◆ WHAT YOU HAVE TO DO
With the material below, print exactly the lines between the line holding "fmax_mhz = 698" and the line holding "master | count | share of area (%)", inclusive. Add nothing else.

◆ RECORD EXTRACTS
►
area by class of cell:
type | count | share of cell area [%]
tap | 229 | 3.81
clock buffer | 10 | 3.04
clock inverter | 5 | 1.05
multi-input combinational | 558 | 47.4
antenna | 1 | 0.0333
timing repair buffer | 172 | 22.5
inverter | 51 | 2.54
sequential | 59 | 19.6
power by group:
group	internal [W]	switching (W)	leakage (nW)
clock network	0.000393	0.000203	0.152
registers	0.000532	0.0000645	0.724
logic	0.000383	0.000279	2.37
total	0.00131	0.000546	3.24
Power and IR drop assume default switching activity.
==> design.v <==
module SC_upCOUNTER #(parameter upCOUNTER_DATAWIDTH=8)(
	SC_upCOUNTER_data_OutBUS,
	SC_upCOUNTER_CLOCK_50,
	SC_upCOUNTER_RESET_InHigh,
	SC_upCOUNTER_upcount_InLow
);
output		[upCOUNTER_DATAWIDTH-1:0]	SC_upCOUNTER_data_OutBUS;
input		SC_upCOUNTER_CLOCK_50;
input		SC_upCOUNTER_RESET_InHigh;
input		SC_upCOUNTER_upcount_InLow;	
reg [upCOUNTER_DATAWIDTH-1:0] upCOUNTER_Register;
reg [upCOUNTER_DATAWIDTH-1:0] upCOUNTER_Signal;
always @(*)
begin
	if (SC_upCOUNTER_upcount_InLow == 1'b0)
		upCOUNTER_Signal = upCOUNTER_Register + 1'b1;
	else
		upCOUNTER_Signal = upCOUNTER_Register;
	end	
always @(posedge SC_upCOUNTER_CLOCK_50, posedge SC_upCOUNTER_RESET_InHigh)
begin
	if (SC_upCOUNTER_RESET_InHigh == 1'b1)
		upCOUNTER_Register <= 0;
	else
		upCOUNTER_Register <= upCOUNTER_Signal;
end
assign SC_upCOUNTER_data_OutBUS = upCOUNTER_Register;
endmodule
==> run.sh <==
#!/bin/bash
# OpenROAD 26Q1-2900-gdf79404cd8, Yosys 0.63+post, stock flow scripts
make -C /OpenROAD-flow-scripts/flow DESIGN_CONFIG=/design/flow/config.mk WORK_HOME=/design/flow/orfs finish
==> config.mk <==
export PLATFORM = sky130hd
export DESIGN_NAME = SC_upCOUNTER
export DESIGN_NICKNAME = SC_upCOUNTER
export VERILOG_FILES = /design/flow/design.v
export SDC_FILE = /design/flow/constraint.sdc
export NUM_CORES = 4
export LEC_CHECK = 1
export CORE_AREA = 10 10 70 70
export DIE_AREA = 0 0 80 80
==> constraint.sdc <==
current_design SC_upCOUNTER

set clk_period 1.5
set clk_io_pct 0.2

create_clock -name clk0 -period $clk_period [get_ports {SC_upCOUNTER_CLOCK_50}]

set non_clock_inputs [all_inputs -no_clocks]
set_input_delay [expr $clk_period * $clk_io_pct] -clock clk0 $non_clock_inputs
set_output_delay [expr $clk_period * $clk_io_pct] -clock clk0 [all_outputs]
==> results.toml <==
# flow metrics
[outcome]
outcome = "completed"

[power]
internal_power_mw = 0.743
power_leakage_nw = 0.254
p_total_mw = 1.04
p_sw_share_pct = 28.3
p_per_area_mw_per_mm2 = 1770
seq_power_share_pct = 37.8
switching_power_mw = 0.293
vdd_drop_max_uv = 848
power.clock.fraction_pct = 15.4
p_comb_share_pct = 46.7

[critical_path]
timing.rr.start = "upCOUNTER_Register[0]"
worst-path-buf-inv = 1
worst-endpoint-arrival_ns = 1.13
critical_path_class = "register to primary output"
startpoint = "upCOUNTER_Register[1]"
worstPathCellList = "clkdlybuf4s50_1"
worst_setup_path_end_kind = "primary output"
critical-path-top-delay-family = "buffers and inverters"
start_kind = "register"
cp_slowest_cell = "sky130_fd_sc_hd__clkdlybuf4s50_1"
worstPathRequired_ns = 1.20
largest_incremental_delay_on_the_critical_path_ns = 0.48
critical_path_peak_fanout = 4

[final_timing]
finClkSkew_ns = 0.00402
finalHoldViolations = 0
final.setup.tns_ns = 0
finalWorstPathRequiredPeriod_ns = 1.43
grt_setup_unrepaired = "false"
slew_viol_final = 0
worst_pin_slew_ns = 0.308
max_slew_headroom_pct = 79.4
fmax_mhz = 698
final_min_period_over_clock_period_pct = 95.5
worst_slack_ns = 0.0673
setup_viol = 0

[grt]
vias_in_the_first_global_route = 252
antenna_found_initial = 0
global_route.usage.total_pct = 2.49
grt_pass1_wl_um = 1220
grt_max_degree = 9
grt.overflow.total = 0

[drt]
detailedRoute.firstIterationViolations = 0
drt-wirelength-per-cell_um = 8.02
antenna_violating_nets_post_route = 0
routed-via-count = 267
drt-pass1-iter-count = 1
post-route-drc-count = 0
diodes = 0
avg_vias_per_cell = 2.90
wirelength_um = 738

[min_path]
timing.hold.worst.class = "primary input to asynchronous set/reset pin"

[clock_network]
cts_max_path_buffers = 2
clock_latency_at_the_later_pin_of_the_worst_skew_pair_ns = 0.25
tritoncts = "built"
cts_sinks = 8
cts-root-buf = "sky130_fd_sc_hd__clkbuf_4"
clk_pin_slew_ns = 0.05
holdBufCountCts = 0
htree_levels = 1
cts-buffers-inserted = 3

[cells_and_area]
largest-register = "upCOUNTER_Register"
fillers = 386
final_layout_size_suffix_gt1_share_pct = 32.6
largest_register_ff_count = 8
finalInstanceArea_um2 = 586
final_util_pct = 17.1
largest_registers = "upCOUNTER_Register x8"
final-comb-area_um2 = 153
areaGrowthSynthToFinish_pct = 64.2
area.sequential_um2 = 204

[synthesis]
yosys.stat.chipArea_um2 = 357
ys_types = 12
syn-mean-instance-area_um2 = 13.2
post_synth_instance_area_um2 = 357
synth_warnings = 1
synth_stat.cells = 27
ys.flops = 8
syn-instance-count = 27
yosys.stat.seqShare_pct = 56.1

[die]
initial_utilization_pct = 10.4
floorplan.die_area_mm2 = 0.00640
die_w_um = 80
io_pins = 11
core_area_mm2 = 0.00342
floorplan.rows = 21
fp.dieH_um = 80

[flow_run]
warning_count = 25
drv_cap = 0

[place]
port_buffers = 10
setup_ws_pre_cts_ns = 0.0407
dpl_cell_area_um2 = 514
finalWeightedCongestion = 0.658
[synthesized netlist by cell type]
master | count | share of area (%)
sky130_fd_sc_hd__dfrtp_1 | 8 | 56
sky130_fd_sc_hd__ha_1 | 1 | 3.5
sky130_fd_sc_hd__inv_1 | 1 | 1.1
sky130_fd_sc_hd__mux2_2 | 1 | 3.2
sky130_fd_sc_hd__nand2_1 | 3 | 3.2
sky130_fd_sc_hd__nand2b_1 | 1 | 1.8
sky130_fd_sc_hd__nand4b_1 | 1 | 2.5
sky130_fd_sc_hd__nand4b_4 | 1 | 6.7
sky130_fd_sc_hd__nor2_1 | 2 | 2.1
sky130_fd_sc_hd__nor3_2 | 1 | 2.8
sky130_fd_sc_hd__xnor2_1 | 4 | 9.8
sky130_fd_sc_hd__xor2_1 | 3 | 7.4
[per-stage QoR]
stage / hold WS [ns] / instances
floorplan: 0.116 / 27
global placement: 0.479 / 83
detailed placement: 0.482 / 83
CTS: 0.300 / 86
global route: 0.319 / 92
finish: 0.298 / 92
[repair_timing]
| item | in CTS | in global routing |
|---|---|---|
| resized | 2 | 1 |
| pin swaps | 0 | 0 |
| setup endpoints to repair | 2 | 6 |
| buffers inserted | 0 | 6 |
[placed cells by master (no fill, tap or decap), drive strengths merged, types with 2 or more instances in the layout]
cell	instances
buf	6
clkbuf	3
clkdlybuf4s50	10
dfrtp	8
nand2	3
nand4b	2
nor2	2
xnor2	4
xor2	3
[cell type report]
type / count / share of cell area [%]
tap: 46 / 9.83
inverter: 1 / 0.641
sequential: 8 / 34.8
timing repair buffer: 16 / 24.8
clock buffer: 3 / 3.85
multi-input combinational: 18 / 26.1
[cell families after synthesis]
family / Yosys count / synth area share [%]
simple gates: 9 / 18.9
flops: 8 / 56.1
xor+xnor: 7 / 17.2
buf+inv: 1 / 1.05
mux: 1 / 3.16
fa+ha+maj: 1 / 3.51
[power groups by stage]
stage                 clock (mW)  sequential (mW)  combinational (mW)
final                      0.160            0.392               0.484
after global routing       0.182            0.409               0.545
after CTS                  0.169            0.445               0.329
[per-layer routing]
layer	GRT usage, %	vias up	share of wire (%)
met2	2.49	12	33
met1	3.25	122	48
met3	2.95	2	18
li1	-	131	-
met5	0	-	0
met4	0.352	0	1.1
[path summary, 6_finish.rpt]
kind	to	slack (ns)	cells after the start
setup reg to reg	upCOUNTER_Register[6]	0.39	4
min in group clk0	upCOUNTER_Register[0]	0.49	1
max in group asynchronous	upCOUNTER_Register[1]	0.95	2
setup / recovery	SC_upCOUNTER_data_OutBUS[1]	0.07	1
hold / removal	upCOUNTER_Register[3]	0.30	2
hold reg to reg	upCOUNTER_Register[0]	0.49	1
◄
◆ RESULT
fmax_mhz = 698
final_min_period_over_clock_period_pct = 95.5
worst_slack_ns = 0.0673
setup_viol = 0

[grt]
vias_in_the_first_global_route = 252
antenna_found_initial = 0
global_route.usage.total_pct = 2.49
grt_pass1_wl_um = 1220
grt_max_degree = 9
grt.overflow.total = 0

[drt]
detailedRoute.firstIterationViolations = 0
drt-wirelength-per-cell_um = 8.02
antenna_violating_nets_post_route = 0
routed-via-count = 267
drt-pass1-iter-count = 1
post-route-drc-count = 0
diodes = 0
avg_vias_per_cell = 2.90
wirelength_um = 738

[min_path]
timing.hold.worst.class = "primary input to asynchronous set/reset pin"

[clock_network]
cts_max_path_buffers = 2
clock_latency_at_the_later_pin_of_the_worst_skew_pair_ns = 0.25
tritoncts = "built"
cts_sinks = 8
cts-root-buf = "sky130_fd_sc_hd__clkbuf_4"
clk_pin_slew_ns = 0.05
holdBufCountCts = 0
htree_levels = 1
cts-buffers-inserted = 3

[cells_and_area]
largest-register = "upCOUNTER_Register"
fillers = 386
final_layout_size_suffix_gt1_share_pct = 32.6
largest_register_ff_count = 8
finalInstanceArea_um2 = 586
final_util_pct = 17.1
largest_registers = "upCOUNTER_Register x8"
final-comb-area_um2 = 153
areaGrowthSynthToFinish_pct = 64.2
area.sequential_um2 = 204

[synthesis]
yosys.stat.chipArea_um2 = 357
ys_types = 12
syn-mean-instance-area_um2 = 13.2
post_synth_instance_area_um2 = 357
synth_warnings = 1
synth_stat.cells = 27
ys.flops = 8
syn-instance-count = 27
yosys.stat.seqShare_pct = 56.1

[die]
initial_utilization_pct = 10.4
floorplan.die_area_mm2 = 0.00640
die_w_um = 80
io_pins = 11
core_area_mm2 = 0.00342
floorplan.rows = 21
fp.dieH_um = 80

[flow_run]
warning_count = 25
drv_cap = 0

[place]
port_buffers = 10
setup_ws_pre_cts_ns = 0.0407
dpl_cell_area_um2 = 514
finalWeightedCongestion = 0.658
[synthesized netlist by cell type]
master | count | share of area (%)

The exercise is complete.